研究課題
TLR-4は,グラム陰性細菌の細胞膜構成成分であるリポポリサッカライド(LPS)の受容体である。分娩後に起こる子宮内膜炎や乳房炎は,大腸菌などのグラム陰性細菌の感染によって発症するが,TLR-4のSNP多型とこれら疾病との因果関係を詳細に検討した研究報告はない。さらに,繁殖性とTLR-4のSNP多型との関連についても報告はない。本研究では,本学フィールド科学センターで飼育されている分娩後の乳牛(100頭,305日乳量が9,000Kg)を利用し,尾静脈から採血を行い,白血球からDNAを抽出した。TLR-4のSNP解析にはPCR-制限酵素切断断片長多型法(RFLP)を用い,各個体のTLR-4のSNP多型をC/C型,C/T型およびT/T型に分類した。分娩後3週あるいは4週に血中プロジェステロン濃度が1ng/ml以上になる早期初回排卵(卵巣機能良好)とTLR-4のSNP多型との間に関係性は認められなかった。しかし,空胎日数や人工授精回数においては,TLR-4のSNP多型がC/T型の牛で有意に低くなることが示された。これらのことから,TLR-4のSNP多型が乳牛の繁殖性に関係することが示された。
2: おおむね順調に進展している
当初の計画通り,平成26年度に行うべき研究であるTLR-4のSNP多型と繁殖性(早期初回排卵,空胎日数,人工授精回数)との関連性を解析し,相互に連関している可能性を検証することができた。しかし,ミトコンドリアゲノムのSNP型の解析においては,その同定が難航しているため,繁殖性との関連については今後進めていく。
本研究課題では,核ゲノムとミトコンドリアゲノムのSNPと乳牛の繁殖性および免疫機能との関連性を検証することを目的としている。ミトコンドリアゲノムのSNP多型の同定について,当初予定していたATP6のSNP多型が乳牛では認められなかった。
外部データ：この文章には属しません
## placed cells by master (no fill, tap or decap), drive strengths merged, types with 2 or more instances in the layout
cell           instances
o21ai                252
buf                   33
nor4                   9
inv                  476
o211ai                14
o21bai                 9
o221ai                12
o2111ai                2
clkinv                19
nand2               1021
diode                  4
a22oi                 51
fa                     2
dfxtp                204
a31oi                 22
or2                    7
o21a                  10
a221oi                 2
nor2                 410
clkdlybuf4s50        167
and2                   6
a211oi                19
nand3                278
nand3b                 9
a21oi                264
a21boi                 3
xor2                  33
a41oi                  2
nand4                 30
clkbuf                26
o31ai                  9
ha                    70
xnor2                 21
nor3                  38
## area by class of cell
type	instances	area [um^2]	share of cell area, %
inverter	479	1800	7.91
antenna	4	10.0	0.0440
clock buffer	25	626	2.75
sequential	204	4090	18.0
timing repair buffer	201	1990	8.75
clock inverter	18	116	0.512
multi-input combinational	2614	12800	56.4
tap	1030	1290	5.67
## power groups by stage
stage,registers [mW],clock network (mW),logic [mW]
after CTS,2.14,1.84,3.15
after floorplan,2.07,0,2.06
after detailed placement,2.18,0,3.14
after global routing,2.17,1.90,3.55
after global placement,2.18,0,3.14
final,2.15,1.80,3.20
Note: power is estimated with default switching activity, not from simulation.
==> src/rtl/text_splitter.sv <==
// text_splitter: buffers packed text words, serializes them a byte per cycle, lowercases
// letters and collapses non-alphanumerics into single 0x00 word delimiters.
module text_splitter #(
    parameter int LETTER_SIZE  = 8,
    parameter int IN_WIDTH     = 32,
    parameter int FIFO_DEPTH   = 4,
    parameter int MAX_WORD_LEN = 16
) (
    input  logic                   clk,
    input  logic                   rst,
    input  logic                   clr,
    input  logic                   in_valid,
    output logic                   in_ready,
    input  logic [IN_WIDTH-1:0]    in_data,
    input  logic                   in_last,
    output logic                   letter_valid,
    output logic [LETTER_SIZE-1:0] letter_out,
    output logic [15:0]            word_cnt,
    output logic [7:0]             trunc_cnt,
    output logic                   done
);
    localparam int BYTES = IN_WIDTH / LETTER_SIZE;
    localparam int IW    = BYTES > 1 ? $clog2(BYTES) : 1;
    localparam int AW    = FIFO_DEPTH > 1 ? $clog2(FIFO_DEPTH) : 1;
    localparam int LW    = $clog2(MAX_WORD_LEN + 1);

    typedef enum logic [1:0] {IDLE, SERIAL, FLUSH, DONE} state_t;
    state_t state, state_n;

    logic [IN_WIDTH:0]     mem [FIFO_DEPTH];
    logic [AW-1:0]         wr_ptr, rd_ptr;
    logic [AW:0]           count;
    logic                  push, pop, empty, full;
    logic [IN_WIDTH-1:0]   sreg;
    logic                  slast;
    logic [IW-1:0]         idx;
    logic [LW-1:0]         wlen;
    logic                  trunc_mark;
    logic [LETTER_SIZE-1:0] cur, lc;
    logic                  last_byte, proc, is_upper, is_alnum, letter, delim, room;
    logic                  emit_letter, emit_delim;

    assign empty    = count == '0;
    assign full     = count == (AW+1)'(FIFO_DEPTH);
    assign in_ready = rst & ~clr & ~full;
    assign push     = in_valid & in_ready;

    always_ff @(posedge clk)
        if (push) mem[wr_ptr] <= {in_last, in_data};

    always_ff @(posedge clk or negedge rst)
        if (!rst) begin
            wr_ptr <= '0;
            rd_ptr <= '0;
            count  <= '0;
        end else if (clr) begin
            wr_ptr <= '0;
            rd_ptr <= '0;
            count  <= '0;
        end else begin
            wr_ptr <= wr_ptr + AW'(push);
            rd_ptr <= rd_ptr + AW'(pop);
            count  <= count + (AW+1)'(push) - (AW+1)'(pop);
        end

    // byte classification of the serializer's current byte
    assign cur       = sreg[idx*LETTER_SIZE +: LETTER_SIZE];
    assign last_byte = idx == IW'(BYTES - 1);
    assign proc      = state == SERIAL;
    assign is_upper  = cur >= LETTER_SIZE'('h41) && cur <= LETTER_SIZE'('h5A);
    assign is_alnum  = is_upper || (cur >= LETTER_SIZE'('h61) && cur <= LETTER_SIZE'('h7A)) ||
                       (cur >= LETTER_SIZE'('h30) && cur <= LETTER_SIZE'('h39));
    assign lc        = is_upper ? cur + LETTER_SIZE'('h20) : cur;
    assign letter    = proc & is_alnum;
    assign delim     = (proc & ~is_alnum) | (state == FLUSH);
    assign room      = wlen < LW'(MAX_WORD_LEN);
    assign emit_letter = letter & room;
    assign emit_delim  = delim & (wlen != '0);

    always_ff @(posedge clk or negedge rst)
        if (!rst) state <= IDLE;
        else state <= state_n;

    always_comb begin
        state_n = state;
        pop     = 1'b0;
        unique case (state)
            IDLE: if (!empty) begin
                pop     = 1'b1;
                state_n = SERIAL;
            end
            SERIAL: if (last_byte) begin
                if (slast) state_n = FLUSH;
                else if (!empty) pop = 1'b1;
                else state_n = IDLE;
            end
            FLUSH: state_n = DONE;
            DONE: begin
                pop     = !empty;
                state_n = empty ? IDLE : SERIAL;
            end
            default: state_n = IDLE;
        endcase
        if (clr) begin
            state_n = IDLE;
            pop     = 1'b0;
        end
    end

    always_ff @(posedge clk or negedge rst)
        if (!rst) begin
            sreg         <= '0;
            slast        <= 1'b0;
            idx          <= '0;
            wlen         <= '0;
            trunc_mark   <= 1'b0;
            word_cnt     <= '0;
            trunc_cnt    <= '0;
            letter_valid <= 1'b0;
            letter_out   <= '0;
            done         <= 1'b0;
        end else if (clr) begin
            sreg         <= '0;
            slast        <= 1'b0;
            idx          <= '0;
            wlen         <= '0;
            trunc_mark   <= 1'b0;
            word_cnt     <= '0;
            trunc_cnt    <= '0;
            letter_valid <= 1'b0;
            letter_out   <= '0;
            done         <= 1'b0;
        end else begin
            if (pop) begin
                sreg  <= mem[rd_ptr][IN_WIDTH-1:0];
                slast <= mem[rd_ptr][IN_WIDTH];
                idx   <= '0;
            end else if (proc) begin
                idx <= idx + IW'(1);
            end
            if (emit_letter) wlen <= wlen + LW'(1);
            if (letter & ~room) trunc_mark <= 1'b1;
            if (emit_delim) begin
                wlen       <= '0;
                trunc_mark <= 1'b0;
                word_cnt   <= word_cnt + 16'(word_cnt != '1);
                if (trunc_mark) trunc_cnt <= trunc_cnt + 8'(trunc_cnt != '1);
            end
            letter_valid <= emit_letter | emit_delim;
            letter_out   <= emit_letter ? lc : '0;
            done         <= state == DONE;
        end
endmodule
したがって,ミトコンドリアゲノム上に位置し細胞の機能に極めて重要な他の因子を検索中である。現在,3つの因子に絞り込んでいるが,さらに検討を行い1つの因子に絞り込む実験を重点的に行う。平成27年度は,乳牛の免疫細胞の機能とTLR-4のSNP多型との関連性を解析する。そのため,効率よく採取した免疫細胞の機能に対するSNP多型との関連性を解析する。